(Stored entries)
********
### config.mk
export PLATFORM = sky130hd
export DESIGN_NAME = rms_audio_level_meter_flat
export DESIGN_NICKNAME = d
export VERILOG_FILES = /design/src/sv/rmslm_pkg.sv /design/src/sv/rmslm_req_if.sv /design/src/sv/rmslm_rsp_if.sv /design/src/sv/rmslm_ctrl.sv /design/src/sv/rmslm_datapath.sv /design/src/sv/rms_audio_level_meter.sv /design/src/flat_wrapper.sv
export SDC_FILE = /design/constraint.sdc
export NUM_CORES = 1
export LEC_CHECK = 0
export BUFFER_PORTS_ARGS = -buffer_cell sky130_fd_sc_hd__buf_2
export CAP_MARGIN = 25
export CORE_MARGIN = 2
export CORE_UTILIZATION = 55
export DETAILED_ROUTE_END_ITERATION = 10
export PLACE_DENSITY = 0.72
export SLEW_MARGIN = 20
export SYNTH_ARGS = -nofsm -noshare
export SYNTH_HDL_FRONTEND = slang
export SYNTH_SLANG_ARGS = --single-unit
### constraint.sdc
create_clock -name clock -period 10.7 [get_ports clock]
set_clock_uncertainty 0.2 [all_clocks]
set_input_delay 0.535 -clock clock [delete_from_list [all_inputs] [get_ports clock]]
set_output_delay 0.535 -clock clock [all_outputs]
set_load 0.01 [all_outputs]
### src/sv/rmslm_pkg.sv
// Package: widths, constants, controller states and command/status types of the level meter.
`default_nettype none

package rmslm_pkg;

   localparam int unsigned MAX_WINDOW = 128;

   localparam int RAW_W    = 32;
   localparam int SAMPLE_W = 16;
   localparam int SQUARE_W = 2 * SAMPLE_W;
   localparam int SUM_W    = 38;
   localparam int COUNT_W  = 8;
   localparam int RMS_W    = 16;
   localparam int LEVEL_W  = 7;
   localparam int ROOT_W   = SUM_W / 2;
   localparam int SQREM_W  = ROOT_W + 2;
   localparam int ITER_W   = 6;

   localparam int DIV_STEPS  = SUM_W;
   localparam int SQRT_STEPS = SUM_W / 2;

   localparam logic [COUNT_W-1:0] WINDOW_RESET = 8'd100;

   localparam int LEVEL_SCALE       = 100;
   localparam int LEVEL_MAX         = 100;
   localparam int FULL_SCALE_SHIFT  = 15;
   localparam int LEVEL_PROD_W      = ROOT_W + LEVEL_W;

   typedef enum logic [2:0] {
      ST_IDLE,
      ST_ACCUM,
      ST_DIV,
      ST_SQRT,
      ST_EMIT
   } state_type;

   typedef struct packed {
      logic capture;
      logic accum;
      logic div_step;
      logic sqrt_step;
      logic emit;
   } cmd_type;

   typedef struct packed {
      logic close;
      logic div_last;
      logic sqrt_last;
      logic out_free;
   } status_type;

endpackage

`default_nettype wire

### src/sv/rmslm_req_if.sv
// Interface: input channel carrying one raw receiver word per transfer.
`default_nettype none

interface rmslm_req_if import rmslm_pkg::*; ();
   logic                    valid;
   logic                    ready;
   logic signed [RAW_W-1:0] raw_word;
   logic                    read_failed;

   modport source (output valid, output raw_word, output read_failed, input ready);
   modport sink   (input valid, input raw_word, input read_failed, output ready);
endinterface

`default_nettype wire

### src/sv/rmslm_rsp_if.sv
// Interface: result channel carrying one level measurement per transfer.
`default_nettype none

interface rmslm_rsp_if import rmslm_pkg::*; ();
   logic               valid;
   logic               ready;
   logic [RMS_W-1:0]   rms_value;
   logic [LEVEL_W-1:0] level;
   logic [COUNT_W-1:0] sample_count;

   modport source (output valid, output rms_value, output level, output sample_count,
                   input ready);
   modport sink   (input valid, input rms_value, input level, input sample_count,
                   output ready);
endinterface

`default_nettype wire

### src/sv/rmslm_ctrl.sv
// Controller state machine: sequences capture, accumulate, divide, square root and result load.
`default_nettype none

module rmslm_ctrl import rmslm_pkg::*; (
   input  wire         clock,
   input  wire         reset,
   input  wire         req_valid,
   output logic        req_ready,
   input  status_type  status,
   output cmd_type     cmd
);

   state_type state_ff;
   state_type state_in;

   always_ff @(posedge clock) begin
      if (reset) begin
         state_ff <= ST_IDLE;
      end else begin
         state_ff <= state_in;
      end
   end

   always_comb begin
      state_in = state_ff;
      case (state_ff)
         ST_IDLE: begin
            if (req_valid) state_in = ST_ACCUM;
         end
         ST_ACCUM: begin
            state_in = status.close ? ST_DIV : ST_IDLE;
         end
         ST_DIV: begin
            if (status.div_last) state_in = ST_SQRT;
         end
         ST_SQRT: begin
            if (status.sqrt_last) state_in = ST_EMIT;
         end
         ST_EMIT: begin
            if (status.out_free) state_in = ST_IDLE;
         end
         default: begin
            state_in = ST_IDLE;
         end
      endcase
   end

   always_comb begin
      req_ready     = 1'b0;
      cmd           = '0;
      case (state_ff)
         ST_IDLE: begin
            req_ready   = 1'b1;
            cmd.capture = req_valid;
         end
         ST_ACCUM: begin
            cmd.accum = 1'b1;
         end
         ST_DIV: begin
            cmd.div_step = 1'b1;
         end
         ST_SQRT: begin
            cmd.sqrt_step = 1'b1;
         end
         ST_EMIT: begin
            cmd.emit = status.out_free;
         end
         default: begin
            cmd = '0;
         end
      endcase
   end

endmodule

`default_nettype wire

### src/sv/rmslm_datapath.sv
// Datapath: window accumulator, restoring divider, digit square root and output register.
`default_nettype none

module rmslm_datapath import rmslm_pkg::*; (
   input  wire                        clock,
   input  wire                        reset,
   input  wire                        csr_wr_en,
   input  wire        [COUNT_W-1:0]   csr_wr_data,
   input  cmd_type                    cmd,
   output status_type                 status,
   input  wire signed [RAW_W-1:0]     raw_word,
   input  wire                        read_failed,
   input  wire                        rsp_ready,
   output logic                       rsp_valid,
   output logic       [RMS_W-1:0]     rms_value,
   output logic       [LEVEL_W-1:0]   level,
   output logic       [COUNT_W-1:0]   sample_count
);

   // Window length register
   logic [COUNT_W-1:0]  window_ff;
   logic [COUNT_W-1:0]  limit;

   // Captured item
   logic [SAMPLE_W-1:0] mag_ff;
   logic                fail_ff;
   logic [SAMPLE_W-1:0] hi_word;
   logic [SAMPLE_W-1:0] mag_in;

   // Accumulator
   logic [SUM_W-1:0]    sum_ff;
   logic [COUNT_W-1:0]  count_ff;
   logic [SQUARE_W-1:0] square;
   logic [SUM_W-1:0]    sum_new;
   logic [COUNT_W-1:0]  count_new;
   logic                close;

   // Divider / square root
   logic [SUM_W-1:0]    work_ff;
   logic [COUNT_W-1:0]  div_ff;
   logic [COUNT_W-1:0]  rem_ff;
   logic [ITER_W-1:0]   iter_ff;
   logic [COUNT_W:0]    div_trial;
   logic                div_ge;
   logic [COUNT_W:0]    div_diff;
   logic [SQREM_W-1:0]  sqrem_ff;
   logic [ROOT_W-1:0]   root_ff;
   logic [SQREM_W+1:0]  sq_shift;
   logic [SQREM_W+1:0]  sq_trial;
   logic                sq_ge;
   logic [SQREM_W+1:0]  sq_diff;
   logic                div_last;
   logic                sqrt_last;

   // Result
   logic [COUNT_W-1:0]      count_out_ff;
   logic                    rsp_valid_ff;
   logic [RMS_W-1:0]        rms_ff;
   logic [LEVEL_W-1:0]      level_ff;
   logic [COUNT_W-1:0]      count_rsp_ff;
   logic [LEVEL_PROD_W-1:0] level_prod;
   logic [LEVEL_PROD_W-FULL_SCALE_SHIFT-1:0] level_scaled;
   logic [LEVEL_W-1:0]      level_in;
   logic                    out_free;

   // Effective window length: zero acts as one, saturate at the maximum
   always_comb begin
      limit = window_ff;
      if (window_ff == '0) limit = COUNT_W'(1);
      if (32'(window_ff) > MAX_WINDOW) limit = COUNT_W'(MAX_WINDOW);
   end

   assign hi_word = raw_word[RAW_W-1 -: SAMPLE_W];
   assign mag_in  = hi_word[SAMPLE_W-1] ? (~hi_word + SAMPLE_W'(1)) : hi_word;

   assign square    = SQUARE_W'(mag_ff) * SQUARE_W'(mag_ff);
   assign sum_new   = sum_ff + SUM_W'(square);
   assign count_new = count_ff + COUNT_W'(1);
   assign close     = fail_ff || (count_new >= limit);

   assign div_trial = {rem_ff, work_ff[SUM_W-1]};
   assign div_ge    = div_trial >= {1'b0, div_ff};
   assign div_diff  = div_trial - {1'b0, div_ff};

   assign sq_shift  = {sqrem_ff, work_ff[SUM_W-1 -: 2]};
   assign sq_trial  = (SQREM_W+2)'({root_ff, 2'b01});
   assign sq_ge     = sq_shift >= sq_trial;
   assign sq_diff   = sq_shift - sq_trial;

   assign div_last  = iter_ff == ITER_W'(DIV_STEPS - 1);
   assign sqrt_last = iter_ff == ITER_W'(SQRT_STEPS - 1);

   assign level_prod   = LEVEL_PROD_W'(root_ff) * LEVEL_PROD_W'(LEVEL_SCALE);
   assign level_scaled = level_prod[LEVEL_PROD_W-1:FULL_SCALE_SHIFT];
   assign level_in     = (32'(level_scaled) > LEVEL_MAX) ? LEVEL_W'(LEVEL_MAX)
                                                         : LEVEL_W'(level_scaled);

   assign out_free = !rsp_valid_ff || rsp_ready;

   assign status.close     = close;
   assign status.div_last  = div_last;
   assign status.sqrt_last = sqrt_last;
   assign status.out_free  = out_free;

   assign rsp_valid    = rsp_valid_ff;
   assign rms_value    = rms_ff;
   assign level        = level_ff;
   assign sample_count = count_rsp_ff;

   // Control state
   always_ff @(posedge clock) begin
      if (reset) begin
         window_ff    <= WINDOW_RESET;
         sum_ff       <= '0;
         count_ff     <= '0;
         iter_ff      <= '0;
         rsp_valid_ff <= 1'b0;
      end else begin
         if (csr_wr_en) window_ff <= csr_wr_data;

         if (cmd.accum) begin
            if (close) begin
               sum_ff   <= '0;
               count_ff <= '0;
            end else begin
               sum_ff   <= sum_new;
               count_ff <= count_new;
            end
            iter_ff <= '0;
         end else if (cmd.div_step) begin
            iter_ff <= div_last ? '0 : iter_ff + ITER_W'(1);
         end else if (cmd.sqrt_step) begin
            iter_ff <= sqrt_last ? '0 : iter_ff + ITER_W'(1);
         end

         if (cmd.emit) begin
            rsp_valid_ff <= 1'b1;
         end else if (rsp_ready) begin
            rsp_valid_ff <= 1'b0;
         end
      end
   end

   // Payload registers
   always_ff @(posedge clock) begin
      if (cmd.capture) begin
         mag_ff  <= mag_in;
         fail_ff <= read_failed;
      end

      if (cmd.accum && close) begin
         sqrem_ff <= '0;
         root_ff  <= '0;
         rem_ff   <= '0;
         if (fail_ff) begin
            // Empty window divides zero by one
            work_ff      <= (count_ff == '0) ? '0 : sum_ff;
            div_ff       <= (count_ff == '0) ? COUNT_W'(1) : count_ff;
            count_out_ff <= count_ff;
         end else begin
            work_ff      <= sum_new;
            div_ff       <= count_new;
            count_out_ff <= count_new;
         end
      end else if (cmd.div_step) begin
         rem_ff  <= div_ge ? div_diff[COUNT_W-1:0] : div_trial[COUNT_W-1:0];
         work_ff <= {work_ff[SUM_W-2:0], div_ge};
      end else if (cmd.sqrt_step) begin
         sqrem_ff <= sq_ge ? sq_diff[SQREM_W-1:0] : sq_shift[SQREM_W-1:0];
         root_ff  <= {root_ff[ROOT_W-2:0], sq_ge};
         work_ff  <= {work_ff[SUM_W-3:0], 2'b00};
      end

      if (cmd.emit) begin
         rms_ff       <= root_ff[RMS_W-1:0];
         level_ff     <= level_in;
         count_rsp_ff <= count_out_ff;
      end
   end

endmodule

`default_nettype wire

### src/sv/rms_audio_level_meter.sv
// Top level: RMS audio level meter built from a controller and a datapath.
//
//   channel  | direction | transfer content
//   ---------+-----------+----------------------------------------------
//   req_bus  | in        | raw_word (32b signed), read_failed (1b)
//   rsp_bus  | out       | rms_value (16b), level (7b), sample_count (8b)
//   csr_*    | in        | window_length write, taken at any clock edge with csr_wr_en high
//
// An item that leaves the window open passes through capture and accumulate.
// An item that closes the window passes through capture, accumulate, 38 steps of
// the one-bit restoring divider, 19 steps of the two-bit square root, result load.
// The result load waits while the output register still holds an untaken result;
// the output register lets the next item enter while a result sits on rsp_bus.
// Reset is synchronous; window length returns to 100, the window empties.
`default_nettype none

module rms_audio_level_meter import rmslm_pkg::*; (
   input  wire                  clock,
   input  wire                  reset,
   input  wire                  csr_wr_en,
   input  wire  [COUNT_W-1:0]   csr_wr_data,
   rmslm_req_if.sink            req_bus,
   rmslm_rsp_if.source          rsp_bus
);

   cmd_type    cmd;
   status_type status;

   // Sequence each item: capture on transfer, then accumulate and, on close,
   // divide, take the root and load the result.
   rmslm_ctrl u_ctrl (
      .clock     (clock),
      .reset     (reset),
      .req_valid (req_bus.valid),
      .req_ready (req_bus.ready),
      .status    (status),
      .cmd       (cmd)
   );

   // Hold the window sums, run the shared iteration counter for divide and
   // square root, and drive the result register straight onto rsp_bus.
   rmslm_datapath u_datapath (
      .clock        (clock),
      .reset        (reset),
      .csr_wr_en    (csr_wr_en),
      .csr_wr_data  (csr_wr_data),
      .cmd          (cmd),
      .status       (status),
      .raw_word     (req_bus.raw_word),
      .read_failed  (req_bus.read_failed),
      .rsp_ready    (rsp_bus.ready),
      .rsp_valid    (rsp_bus.valid),
      .rms_value    (rsp_bus.rms_value),
      .level        (rsp_bus.level),
      .sample_count (rsp_bus.sample_count)
   );

endmodule

`default_nettype wire

### src/flat_wrapper.sv
// flat-port wrapper written by rule: the top's interface ports become plain ports
module rms_audio_level_meter_flat import rmslm_pkg::*;
  (clock, reset, csr_wr_en, csr_wr_data, req_bus_valid, req_bus_raw_word, req_bus_read_failed, req_bus_ready, rsp_bus_valid, rsp_bus_rms_value, rsp_bus_level, rsp_bus_sample_count, rsp_bus_ready);
  rmslm_req_if req_bus_i ();
  rmslm_rsp_if rsp_bus_i ();
  input  wire clock;
  input  wire reset;
  input  wire csr_wr_en;
  input  wire  [COUNT_W-1:0] csr_wr_data;
  input wire logic [$bits(req_bus_i.valid)-1:0] req_bus_valid;
  input wire logic [$bits(req_bus_i.raw_word)-1:0] req_bus_raw_word;
  input wire logic [$bits(req_bus_i.read_failed)-1:0] req_bus_read_failed;
  output wire logic [$bits(req_bus_i.ready)-1:0] req_bus_ready;
  output wire logic [$bits(rsp_bus_i.valid)-1:0] rsp_bus_valid;
  output wire logic [$bits(rsp_bus_i.rms_value)-1:0] rsp_bus_rms_value;
  output wire logic [$bits(rsp_bus_i.level)-1:0] rsp_bus_level;
  output wire logic [$bits(rsp_bus_i.sample_count)-1:0] rsp_bus_sample_count;
  input wire logic [$bits(rsp_bus_i.ready)-1:0] rsp_bus_ready;
  assign req_bus_i.valid = req_bus_valid;
  assign req_bus_i.raw_word = req_bus_raw_word;
  assign req_bus_i.read_failed = req_bus_read_failed;
  assign req_bus_ready = req_bus_i.ready;
  assign rsp_bus_valid = rsp_bus_i.valid;
  assign rsp_bus_rms_value = rsp_bus_i.rms_value;
  assign rsp_bus_level = rsp_bus_i.level;
  assign rsp_bus_sample_count = rsp_bus_i.sample_count;
  assign rsp_bus_i.ready = rsp_bus_ready;
  rms_audio_level_meter u_core (.clock(clock), .reset(reset), .csr_wr_en(csr_wr_en), .csr_wr_data(csr_wr_data), .req_bus(req_bus_i), .rsp_bus(rsp_bus_i));
endmodule
Word level (Yosys, flattened, before mapping)
Cells that the tools add are included.
{ "classes": {"n_addsub": 6, "n_mul": 2, "magnitude_cmp": 5, "n_eq_ne": 10, "mux": 33, "bitwise": 2, "reduce_logical": 13} }
{ "ops": {"columns": ["cell", "n"], "rows": [
  ["$mux W38", 6],
  ["$mux W8", 7],
  ["$add A38 B32 Y38", 1],
  ["$mul A16 B16 Y32", 1],
  ["$mul A19 B5 Y24 const B", 1],
  ["$mux W6", 4],
  ["$ge A23 B21 Y1", 1],
  ["$mux W21", 1],
  ["$sub A21 B21 Y21", 1],
  ["$add A16 B1 Y16 const B", 1],
  ["$logic_not A8 Y1", 2],
  ["$not A16 Y16", 1],
  ["$mux W15", 1],
  ["$pmux W3 S5", 1],
  ["$mux W3", 4],
  ["$gt A11 B7 Y1 const B", 1],
  ["$ge A9 B8 Y1", 1],
  ["$add A8 B1 Y8 const B", 1],
  ["$ge A8 B8 Y1", 1],
  ["$gt A8 B8 Y1 const B", 1],
  ["$mux W1", 8],
  ["$ne A2 B2 Y1 const B", 4],
  ["$sub A8 B8 Y8", 1],
  ["$add A6 B1 Y6 const B", 1],
  ["16 further kinds", 19]
]} }
{ "word_totals": {"register_bits": 214, "output_inout_bits": 33, "wordCells": 89} }

Depth between registers and ports, before layout
{ "depth": {"depth_word": 7, "mapped_depth": 25} }

Cells and area by module
A second synthesis with hierarchy kept.
{ "unflattened": {"hier_cells": 2288, "area_unflattened_um2": 21075.2} }
{ "modules_own_cells": {"columns": ["module", "n_inst", "cells_per_inst", "area_each_um2"], "rows": [
  ["rmslm_datapath", 1, 2263, 20856.3],
  ["rmslm_ctrl", 1, 25, 219.0]
]} }

Worst setup path before layout
No wires, ideal clock.
{ "synth_timing": {"path_type": "flip-flop to flip-flop", "start": "register u_core.u_datapath.mag_ff[4]", "end": "register u_core.u_datapath.work_ff[33] (data pin)", "arrival_ps": 6070, "path_slack_ps": 4159, "stages_incl_launch_ff": 23, "path_cell_list": "edfxtp_1 clkbuf_1 clkbuf_1 nand2_1 fa_1 inv_1 fa_1 fa_1 fa_1 fa_1 inv_1 fa_1 inv_1 ha_1 clkbuf_1 a211oi_1 o31ai_1 a31oi_1 o22ai_1 or2_2 a31oi_1 xor2_1 o21ai_0"} }
{ "synth_between": {"elab_chain_cells": 4} }
{ "synth_lines": {"columns": ["item", "line", "rtl"], "rows": [
  ["start: declaration", "rmslm_datapath.sv:25", "logic [SAMPLE_W-1:0] mag_ff;"],
  ["start signal: assignment", "rmslm_datapath.sv:147", "mag_ff <= mag_in;"],
  ["$mul A16 B16 Y32", "rmslm_datapath.sv:76", "assign square = SQUARE_W'(mag_ff) * SQUARE_W'(mag_ff);"],
  ["$add A38 B32 Y38", "rmslm_datapath.sv:77", "assign sum_new = sum_ff + SUM_W'(square);"],
  ["$mux W38", "rmslm_datapath.sv:155", "if (fail_ff) begin"],
  ["$mux W38", "rmslm_datapath.sv:151", "if (cmd.accum && close) begin"],
  ["end signal: assignment", "rmslm_datapath.sv:157", "work_ff <= (count_ff == '0) ? '0 : sum_ff;"],
  ["end signal: assignment", "rmslm_datapath.sv:161", "work_ff <= sum_new;"],
  ["end signal: assignment", "rmslm_datapath.sv:167", "work_ff <= {work_ff[SUM_W-2:0], div_ge};"],
  ["end: declaration", "rmslm_datapath.sv:39", "logic [SUM_W-1:0] work_ff;"]
]} }
Every way passes these cells.
A chain may end at the register's enable or synchronous reset.

Final worst setup path
{ "layout_timing": {"start": "register u_core.u_datapath.mag_ff[4]", "end": "register u_core.u_datapath.work_ff[34] (data pin)"} }
The elaborated chain is that of the path after synthesis.

==> flow_summary.json <==
{
  "grt-ovfl-total": 0,
  "layout-drive-gt1-share_pct": 6.79,
  "avgSynthCellArea_sq_um": 9.19,
  "grt_use_total_pct": 23.9,
  "fin_crit_ns": 7.29,
  "reg2reg_to": "u_core.u_datapath.work_ff[34]",
  "drtAntennaViolNets": 0,
  "whs_ns": 0.0250,
  "dieArea_sq_um": 39500,
  "reg2reg_slack_ns": 3.41,
  "die_h_um": 199,
  "cts_setup_buffers": 0,
  "relSlewSlack_pct": 33.5,
  "hold_viol_final": 0,
  "maxCapViolCount": 0,
  "ctsLongestPathBuffers": 3,
  "routed_via_density": 5.52,
  "start_util_pct": 55.7,
  "crit_path_max_fanout": 17,
  "io_buffers": 62,
  "cts_root_buffer": "clkbuf_16",
  "final_nets": 2754,
  "setup_viol": 0,
  "vias": 15600,
  "ioPinCount": 79,
  "synth_cell_types": 87,
  "startpoint_type": "flip-flop",
  "wl_um": 45400,
  "path_class": "flip-flop to flip-flop",
  "die_x_um": 199,
  "timing.rr.start": "u_core.u_datapath.mag_ff[4]",
  "grt_pass1_wl_um": 76500,
  "dp.final_hpwl_um": 34600,
  "cts_tree": "built",
  "num_antenna_cells": 0,
  "synthArstFlopShare_pct": 0,
  "yosysTopAreaCell": "fa_1",
  "worst_pin_slew_ns": 0.996,
  "synth-edff-count": 102,
  "cp-end-kind": "flip-flop",
  "crit_required_ns": 10.80,
  "hold_class": "input port to flip-flop",
  "ys_seq_area_share_pct": 25.4,
  "insertion_delay_ns": 0.55,
  "dr.pass1.iters": 7,
  "maxSlewViolCount": 0,
  "reg2reg_depth": 23,
  "grt_pass1_vias": 15700,
  "antenna_found_initial": 0,
  "critPathArrivalTime_ns": 7.40,
  "cts_max_level": 1,
  "route.detailed.drc": 0,
  "rsz0062_at_grt": "no",
  "core_region_area_sq_um": 37500,
  "ys_ff_latch": 214,
  "fmax_mhz": 137,
  "cts_made_buffers": 26,
  "clkTransAtPathRegs_ns": 0.06,
  "startpoint": "u_core.u_datapath.mag_ff[4]",
  "syn_area_sq_um": 20900,
  "wl_per_cell_um": 16.1,
  "fp-row-count": 71,
  "ctsResizeCount": 0,
  "finalSetupTns_ns": 0,
  "yosys_warnings": 0,
  "grt_max_degree": 58,
  "synth_ff_type": "dfxtp_1",
  "yosys.area.top_type_share_pct": 20.2,
  "endpoint": "u_core.u_datapath.work_ff[34]",
  "fin_crit_sh_pct": 68.1,
  "synth_nets": 2732,
  "areaGrowthSynthToFinish_pct": 7.64,
  "drt_iter0_markers": 945,
  "netlist_instances": 2269,
  "cts_sinks": 214,
  "outcome": "completed",
  "place_congestion": 0.890,
  "synth_area_leaders": "fa_1 20%, edfxtp_1 15%, ha_1 12%"
}
worst max-delay path: stages (launching register included):
cell and delay (ns):
edfxtp_1 0.82, inv_1 0.25, nor2_1 0.22, inv_1 0.09
fa_1 0.53, inv_1 0.05, fa_1 0.55, inv_1 0.07
fa_1 0.50, inv_1 0.05, fa_1 0.47, inv_1 0.06
fa_1 0.52, inv_1 0.05, fa_1 0.47, ha_1 0.39
o21ai_0 0.10, a21oi_1 0.23, nand2_1 0.13, o31ai_4 0.33
a41oi_2 0.25, a21oi_2 0.28, o21ai_1 0.09, a211o_1 0.32
sequential cells by signal, indices dropped and copies added, names as in the netlist, 8 cells and up:
signal	cells
u_core.u_datapath.rem_ff	8
u_core.u_datapath.count_out_ff	8
u_core.u_datapath.rms_value	16
u_core.u_datapath.sum_ff	38
u_core.u_datapath.mag_ff	16
u_core.u_datapath.window_ff	8
u_core.u_datapath.work_ff	38
u_core.u_datapath.div_ff	8
u_core.u_datapath.root_ff	19
u_core.u_datapath.sample_count	8
u_core.u_datapath.sqrem_ff	21
u_core.u_datapath.count_ff	8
********
Only the lines from the start of the data to the line holding "export DESIGN_NICKNAME = d" are wanted; return them exactly, both ends included.

### config.mk
export PLATFORM = sky130hd
export DESIGN_NAME = rms_audio_level_meter_flat
export DESIGN_NICKNAME = d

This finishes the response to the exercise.